Sindemi Covid-19 Dicky mengatakan, sindemi Covid-19 memang terjadi di beberapa negara yang terdampak parah Covid-19, seperti Amerika Serikat.
"Sinergitas itu terjadi antara Covid-19 dengan orang obesitas, orang diabetes, orang penyakit jantung, hipertensi, ini membuat kondisi Covid-19 nya semakin buruk," kata Dicky.
"Ditambah lagi kalau sindemi ini tidak hanya di aspek tersebut tapi juga health determinant, seperti akses pelayanan kesehatan, dan ekonomi.
Sehingga semua faktor ini bersinergi membuat perburukan pengendalian pandemi satu negara," imbuhnya.
Dilansir dari The Lancet, 22 Oktober 2020, Emily Mendenhall, dari Science, Technology, and International Affairs Program, Edmund A Walsh School of Foreign Service, Georgetown University, mengatakan bahwa kondisi sindemi tidak bisa digeneralisir secara global.
Dia menyebut ada konteks yang berbeda dalam penanganan pandemi di setiap negara, sehingga tidak semua negara bisa dikatakan mengalami sindemi Covid-19.

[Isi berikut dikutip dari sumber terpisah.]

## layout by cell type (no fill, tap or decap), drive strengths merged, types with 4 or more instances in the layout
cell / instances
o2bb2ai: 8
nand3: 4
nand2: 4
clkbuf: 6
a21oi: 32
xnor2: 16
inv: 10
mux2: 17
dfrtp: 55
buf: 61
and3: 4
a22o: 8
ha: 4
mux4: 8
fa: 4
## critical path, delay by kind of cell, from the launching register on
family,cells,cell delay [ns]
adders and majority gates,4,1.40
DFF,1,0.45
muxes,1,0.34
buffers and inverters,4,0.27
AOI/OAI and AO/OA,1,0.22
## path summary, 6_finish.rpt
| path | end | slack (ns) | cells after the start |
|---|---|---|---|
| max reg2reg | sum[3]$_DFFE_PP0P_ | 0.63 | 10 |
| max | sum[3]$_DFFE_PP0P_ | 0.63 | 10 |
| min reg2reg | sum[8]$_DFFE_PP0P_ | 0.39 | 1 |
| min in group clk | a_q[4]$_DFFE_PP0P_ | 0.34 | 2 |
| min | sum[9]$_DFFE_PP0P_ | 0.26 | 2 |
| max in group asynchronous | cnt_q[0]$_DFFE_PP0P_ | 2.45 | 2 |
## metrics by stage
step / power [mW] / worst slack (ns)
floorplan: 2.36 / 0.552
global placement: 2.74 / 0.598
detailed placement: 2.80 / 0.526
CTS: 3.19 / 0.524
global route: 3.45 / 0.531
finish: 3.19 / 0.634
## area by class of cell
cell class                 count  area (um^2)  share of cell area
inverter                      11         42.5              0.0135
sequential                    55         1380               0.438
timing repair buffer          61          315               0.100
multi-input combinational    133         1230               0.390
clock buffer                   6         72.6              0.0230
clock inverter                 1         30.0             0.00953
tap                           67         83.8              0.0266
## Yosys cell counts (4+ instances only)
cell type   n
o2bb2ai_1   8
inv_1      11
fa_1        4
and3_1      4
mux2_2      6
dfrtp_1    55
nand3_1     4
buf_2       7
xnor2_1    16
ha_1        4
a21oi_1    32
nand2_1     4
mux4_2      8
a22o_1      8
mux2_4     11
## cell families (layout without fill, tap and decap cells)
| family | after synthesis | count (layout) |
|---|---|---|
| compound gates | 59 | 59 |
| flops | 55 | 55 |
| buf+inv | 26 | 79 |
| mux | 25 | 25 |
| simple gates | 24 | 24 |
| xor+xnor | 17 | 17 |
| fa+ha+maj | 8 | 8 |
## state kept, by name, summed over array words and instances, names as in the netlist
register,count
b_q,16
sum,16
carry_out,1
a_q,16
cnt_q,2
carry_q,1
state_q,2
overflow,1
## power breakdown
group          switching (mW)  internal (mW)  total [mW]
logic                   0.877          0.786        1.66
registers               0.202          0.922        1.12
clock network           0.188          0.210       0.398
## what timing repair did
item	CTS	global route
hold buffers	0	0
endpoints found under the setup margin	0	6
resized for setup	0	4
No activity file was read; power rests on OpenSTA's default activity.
File: src/rtl/ap_caller_pkg.sv
// Shared types and defaults for the ap_ctrl_hs initiator.
// AP_CALLER_TIMEOUT_EN enables the call watchdog.
package ap_caller_pkg;

    typedef enum logic [1:0] {
        IDLE  = 2'd0,
        START = 2'd1,
        WAIT  = 2'd2,
        RESP  = 2'd3
    } state_e;

    localparam int unsigned AP_DATA_W  = 32;
    localparam int unsigned AP_TIMEOUT = 1024;

endpackage

File: src/rtl/ap_caller_watchdog.sv
// Cycle counter bounding a single outstanding call.
// Cleared on load, counts while enabled, flags the last allowed cycle.
module ap_caller_watchdog #(
    parameter int unsigned LIMIT = 1024
) (
    input  logic clk_i,
    input  logic rst_i,
    input  logic load_i,
    input  logic en_i,
    output logic expired_o
);

    localparam int unsigned W = $clog2(LIMIT) + 1;

    logic [W-1:0] cnt_q, cnt_d;

    always_comb begin
        cnt_d = cnt_q;
        if (load_i) begin
            cnt_d = '0;
        end else if (en_i) begin
            cnt_d = cnt_q + W'(1);
        end
    end

    always_ff @(posedge clk_i) begin
        if (rst_i) begin
            cnt_q <= '0;
        end else begin
            cnt_q <= cnt_d;
        end
    end

    assign expired_o = en_i && (cnt_q == W'(LIMIT - 1));

endmodule

File: src/rtl/ap_hs_caller.sv
// Initiator side of the ap_ctrl_hs block handshake.
// Optional watchdog abort under AP_CALLER_TIMEOUT_EN.
module ap_hs_caller
    import ap_caller_pkg::*;
#(
    parameter int unsigned DATA_W         = AP_DATA_W,
    parameter int unsigned CNT_W          = 16,
    parameter int unsigned TIMEOUT_CYCLES = AP_TIMEOUT
) (
    input  logic              ap_clk,
    input  logic              ap_rst,
    input  logic              req_valid,
    output logic              req_ready,
    input  logic [DATA_W-1:0] req_s,
    input  logic [DATA_W-1:0] req_e,
    output logic              rsp_valid,
    input  logic              rsp_ready,
    output logic [DATA_W-1:0] rsp_data,
    output logic              rsp_err,
    output logic              ap_start,
    input  logic              ap_done,
    input  logic              ap_idle,
    input  logic              ap_ready,
    output logic [DATA_W-1:0] s,
    output logic [DATA_W-1:0] e,
    input  logic [DATA_W-1:0] ap_return,
    output logic              busy,
    output logic [CNT_W-1:0]  calls_done
);

    state_e            state_q, state_d;
    logic [DATA_W-1:0] s_q, s_d;
    logic [DATA_W-1:0] e_q, e_d;
    logic [DATA_W-1:0] data_q, data_d;
    logic              err_q, err_d;
    logic [CNT_W-1:0]  cnt_q, cnt_d;

    logic req_fire;
    logic rsp_fire;
    logic in_call;
    logic wd_expired;

`ifdef AP_CALLER_TIMEOUT_EN
    ap_caller_watchdog #(
        .LIMIT(TIMEOUT_CYCLES)
    ) u_wd (
        .clk_i    (ap_clk),
        .rst_i    (ap_rst),
        .load_i   (req_fire),
        .en_i     (in_call),
        .expired_o(wd_expired)
    );
`else
    // No watchdog: a call waits for ap_done forever.
    assign wd_expired = 1'b0 && (TIMEOUT_CYCLES != 0);
`endif

    always_ff @(posedge ap_clk) begin
        if (ap_rst) begin
            state_q <= IDLE;
        end else begin
            state_q <= state_d;
        end
    end

    always_comb begin
        state_d = state_q;
        unique case (state_q)
            IDLE: begin
                if (req_fire) state_d = START;
            end
            START: begin
                if (ap_done || wd_expired) begin
                    state_d = RESP;
                end else if (ap_ready) begin
                    state_d = WAIT;
                end
            end
            WAIT: begin
                if (ap_done || wd_expired) state_d = RESP;
            end
            RESP: begin
                if (rsp_ready) state_d = IDLE;
            end
            default: state_d = IDLE;
        endcase
    end

    always_comb begin
        ap_start  = 1'b0;
        rsp_valid = 1'b0;
        req_ready = 1'b0;
        in_call   = 1'b0;
        unique case (state_q)
            IDLE:  req_ready = ap_idle & ~ap_rst;
            START: begin
                ap_start = 1'b1;
                in_call  = 1'b1;
            end
            WAIT:  in_call   = 1'b1;
            RESP:  rsp_valid = 1'b1;
            default: ;
        endcase
    end

    assign req_fire = req_valid & req_ready;
    assign rsp_fire = rsp_valid & rsp_ready;

    // ap_done beats a same-cycle watchdog expiry.
    always_comb begin
        s_d    = s_q;
        e_d    = e_q;
        data_d = data_q;
        err_d  = err_q;
        cnt_d  = cnt_q;
        if (req_fire) begin
            s_d = req_s;
            e_d = req_e;
        end
        if (in_call) begin
            if (ap_done) begin
                data_d = ap_return;
                err_d  = 1'b0;
            end else if (wd_expired) begin
                data_d = '0;
                err_d  = 1'b1;
            end
        end
        if (rsp_fire) cnt_d = cnt_q + CNT_W'(1);
    end

    always_ff @(posedge ap_clk) begin
        if (ap_rst) begin
            s_q    <= '0;
            e_q    <= '0;
            data_q <= '0;
            err_q  <= 1'b0;
            cnt_q  <= '0;
        end else begin
            s_q    <= s_d;
            e_q    <= e_d;
            data_q <= data_d;
            err_q  <= err_d;
            cnt_q  <= cnt_d;
        end
    end

    assign s          = s_q;
    assign e          = e_q;
    assign rsp_data   = data_q;
    assign rsp_err    = err_q;
    assign calls_done = cnt_q;
    assign busy       = (state_q != IDLE);

endmodule
[config.mk]
export PLATFORM = sky130hd
export DESIGN_NAME = mem_arbiter
export DESIGN_NICKNAME = d
export VERILOG_FILES = /design/src/rtl/mem_arbiter.sv
export SDC_FILE = /design/constraint.sdc
export NUM_CORES = 1
export LEC_CHECK = 0
export BUFFER_PORTS_ARGS = -buffer_cell sky130_fd_sc_hd__buf_2
export CORE_MARGIN = 1
export CORE_UTILIZATION = 47
export DETAILED_ROUTE_END_ITERATION = 8
export PLACE_DENSITY = 0.9
export SLEW_MARGIN = 10
export SYNTH_ARGS = -nofsm -noshare
export SYNTH_HDL_FRONTEND = slang
export SYNTH_SLANG_ARGS = --single-unit
[constraint.sdc]
create_clock -name clk -period 3.95 [get_ports clk]
set_input_delay 0.395 -clock clk [delete_from_list [all_inputs] [get_ports clk]]
set_output_delay 0.395 -clock clk [all_outputs]
set_load 0.02 [all_outputs]
**src/rtl/rotary_input_conditioner.sv**
```systemverilog
// Rotary encoder / push-button input conditioner.
// Brings raw asynchronous pins into clk, then debounces each channel with a
// shared sample tick and per-channel saturating stability counters. Produces
// clean levels plus a one-cycle strobe coincident with every level change.
module rotary_input_conditioner #(
    parameter int WIDTH          = 3,
    parameter int SYNC_STAGES    = 2,
    parameter int SAMPLE_CNT_MAX = 25000,
    parameter int PULSE_CNT_MAX  = 16
) (
    input  logic             clk,
    input  logic             rst,
    input  logic [WIDTH-1:0] raw_in,
    output logic [WIDTH-1:0] debounced,
    output logic [WIDTH-1:0] toggled,
    output logic             sample_tick
);

    localparam int TICK_W = $clog2(SAMPLE_CNT_MAX);
    localparam int STAB_W = $clog2(PULSE_CNT_MAX + 1);

    localparam logic [TICK_W-1:0] TICK_LAST = TICK_W'(SAMPLE_CNT_MAX - 1);
    localparam logic [STAB_W-1:0] STAB_LAST = STAB_W'(PULSE_CNT_MAX - 1);

    logic [WIDTH-1:0]  r_sync [SYNC_STAGES];
    logic [WIDTH-1:0]  w_sync;
    logic [TICK_W-1:0] r_tick_cnt;
    logic              w_tick;
    logic [STAB_W-1:0] r_stab [WIDTH];
    logic [WIDTH-1:0]  r_deb;
    logic [WIDTH-1:0]  r_tog;

    // Multi-flop synchronizer chain per channel; stage 0 is the only one
    // that may go metastable.
    always_ff @(posedge clk or posedge rst) begin
        if (rst) begin
            for (int s = 0; s < SYNC_STAGES; s++) begin
                r_sync[s] <= '0;
            end
        end else begin
            r_sync[0] <= raw_in;
            for (int s = 1; s < SYNC_STAGES; s++) begin
                r_sync[s] <= r_sync[s-1];
            end
        end
    end

    assign w_sync = r_sync[SYNC_STAGES-1];

    // Free-running sample-period counter, wraps after its terminal count.
    always_ff @(posedge clk or posedge rst) begin
        if (rst) begin
            r_tick_cnt <= '0;
        end else if (w_tick) begin
            r_tick_cnt <= '0;
        end else begin
            r_tick_cnt <= r_tick_cnt + TICK_W'(1);
        end
    end

    // Tick decoded straight from the counter so it aligns with the sampling
    // edge of the stability counters below.
    assign w_tick      = (r_tick_cnt == TICK_LAST);
    assign sample_tick = w_tick;

    // Per-channel qualification: any sample that agrees with the current
    // level restarts the count, so rising and falling edges are treated
    // identically and a bounce back to the old level costs a full restart.
    always_ff @(posedge clk or posedge rst) begin
        if (rst) begin
            for (int i = 0; i < WIDTH; i++) begin
                r_stab[i] <= '0;
            end
            r_deb <= '0;
            r_tog <= '0;
        end else begin
            r_tog <= '0;
            if (w_tick) begin
                for (int i = 0; i < WIDTH; i++) begin
                    if (w_sync[i] == r_deb[i]) begin
                        r_stab[i] <= '0;
                    end else if (r_stab[i] == STAB_LAST) begin
                        r_deb[i]  <= ~r_deb[i];
                        r_tog[i]  <= 1'b1;
                        r_stab[i] <= '0;
                    end else begin
                        r_stab[i] <= r_stab[i] + STAB_W'(1);
                    end
                end
            end
        end
    end

    assign debounced = r_deb;
    assign toggled   = r_tog;

endmodule

```
**config.mk**
```make
export PLATFORM = sky130hd
export DESIGN_NAME = rotary_input_conditioner
export DESIGN_NICKNAME = d
export VERILOG_FILES = /design/src/rtl/rotary_input_conditioner.sv
export SDC_FILE = /design/constraint.sdc
export NUM_CORES = 1
export LEC_CHECK = 0
export ABC_AREA = 1
export BUFFER_PORTS_ARGS = -buffer_cell sky130_fd_sc_hd__buf_2
export CORE_ASPECT_RATIO = 0.8
export CORE_MARGIN = 10
export CORE_UTILIZATION = 45
export CTS_BUF_LIST = sky130_fd_sc_hd__clkbuf_8
export DETAILED_ROUTE_END_ITERATION = 12
export RECOVER_POWER = 100
export SLEW_MARGIN = 20
export SYNTH_ARGS = -nofsm -noshare
export SYNTH_HDL_FRONTEND = slang
export SYNTH_SLANG_ARGS = --single-unit
```
**constraint.sdc**
```tcl
create_clock -name clk -period 1.6 [get_ports clk]
set_input_delay 0.32 -clock clk [delete_from_list [all_inputs] [get_ports clk]]
set_output_delay 0.32 -clock clk [all_outputs]
set_load 0.005 [all_outputs]
```
==> impl_metrics.yaml <==
timing:
  slew_headroom: 0.314
  finalSetupViolations: 1
  hold_viol_final: 0
  max_freq_mhz: 621
  slew_viol_final: 0
  fin_worst_skew_ns: 0.00482
  postLayoutSetupSlackWorst_ns: -0.00952
  rsz0062_at_grt: "true"
  layout_min_cycle_time_ns: 1.61
  whs_ns: 0.132
  worst-slew-pin-transition_ns: 1.03
  period_share: 1.01
worst_setup_path:
  crit_arrival_ns: 1.29
  r2r-start: "r_tick_cnt[1]$_DFF_PP0_"
  crit_path_cell_trace: "ha_2 > nand2_2 > clkinv_4 > nand3b_4 > nor2_8 > buf_6"
  critical_path.max_stage_delay_ns: 0.40
  r2r_cells: 10
  cp_max_fo: 2
  critPathRequiredTime_ns: 1.28
  end_kind: "output pin"
  crit_path_top_delay_cell: "dfrtp_1"
  r2r_slack_ns: 0.07
  cp-start-kind: "flop"
  path_class: "flop to output pin"
  regToRegEndpoint: "debounced[0]$_DFFE_PP0P_"
place:
  dpl.cell_count: 330
  postPlaceCellArea_sq_mm: 0.00239
  dpl.hpwl_microns: 3020
  portBuffers: 11
  dpl_worst_slack_ns: 0.0283
  place.gp.congestion: 0.820
floorplanning:
  die_y_microns: 82.9
  die_x_microns: 98.6
  die-area_sq_mm: 0.00817
  core_sq_mm: 0.00468
  pin_count: 12
  fp-row-count: 22
  initial_utilization: 0.475
cts:
  clk_latency_ns: 0.29
  clk_pin_slew_ns: 0.08
  cts_tree: "built"
  ctsRootBufferMaster: "clkbuf_8"
  cts.sinks: 42
  h-tree-depth: 2
  ctsHoldBuffers: 0
  cts_buffers: 5
  clockBufferDepth: 2
global_routing:
  grt_pass1_vias: 1586
  gr-total-overflow: 0
  antenna_found_initial: 0
  grt_pass1_wl_microns: 7320
  grt_max_degree: 43
  grt.total_usage: 0.105
cells_and_area:
  design_area_sq_mm: 0.00255
  synthToLayoutAreaGrowth_pct: 14.5
  layout_commonest_cell: "nand2_1"
  num_antenna_cells: 0
  nets: 298
  layout_common_cells: "nand2_1 (52), dfrtp_1 (41), nor2_1 (36)"
  instances_no_fill: 350
  drive_gt1_frac: 0.252
detailed_routing:
  drc: 0
  wl_microns: 4200
  final_antenna_net_count: 0
  num_vias: 1617
  wl_per_cell_microns: 12.0
  vias_per_cell: 4.62
  initialDrtViolationCount: 56
  first_pass_iters: 4
synthesis:
  netlist.area_leader.share: 0.473
  syn_area_per_cell_sq_um: 8.69
  synth_warnings: 0
  synthesis.nets: 265
  yosysSeqAreaShare: 0.473
  yosysTopAreaCell: "dfrtp_1"
  synth_cell_type_count: 29
  syn_inst: 256
  netlist_area_sq_mm: 0.00222
  synthTopCellsByArea: "dfrtp_1 (47%), nand2_1 (7.8%), nor2_1 (6.2%)"
  synth-seq-cells: 42
min_path:
  holdPathEnd: "r_sync[3]$_DFF_PP0_"
  min_path_cells: 1
  hold_path.startpoint: "raw_in[0]"
  hp-class: "input pin to flop"
power_and_ir_drop:
  power_density_mw_per_mm2: 713
  leakage_nw: 1.33
  vdd_drop_max_v: 0.000552
outcome:
  violations: "setup timing"
  outcome: "finished with violations"
job:
  maxCapViolations: 0
## how the worst max path moves through the flow
stage	startpoint	endpoint	slack, ns	depth (start not counted)
3_5_place_dp	r_tick_cnt[0]$_DFF_PP0_	sample_tick	0.03	6
5_1_grt	r_tick_cnt[0]$_DFF_PP0_	sample_tick	-0.07	6
4_1_cts	r_tick_cnt[1]$_DFF_PP0_	sample_tick	-0.01	6
3_3_place_gp	r_tick_cnt[0]$_DFF_PP0_	sample_tick	0.07	6
2_1_floorplan	r_tick_cnt[0]$_DFF_PP0_	sample_tick	0.25	5
6_report	r_tick_cnt[1]$_DFF_PP0_	sample_tick	-0.01	6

Mendenhall memaparkan, Amerika Serikat bisa disebut mengalami sindemi berkat berbagai faktor, seperti kebijakan dari pemerintah, dan rasialisme yang mengakar secara sistemik.
Hal itu menurutnya mendorong angka kematian dan penularan Covid-19 di AS menjadi tinggi.
Di sisi lain, Medenhall menyebut, kondisi sindemi tidak bisa dikatakan terjadi di Selandia Baru.
Karena berkat kebijakan penanganan yang tepat, Selandia Baru berhasil merespon krisis Covid-19 dengan baik.
Bagaimana dengan Indonesia?
Dicky juga menyetujui pendapat yang dikemukakan oleh Medenhall.
Menurutnya, sindemi melibatkan banyak faktor yang ada di suatu negara, sehingga tidak bisa disamakan dengan negara lain.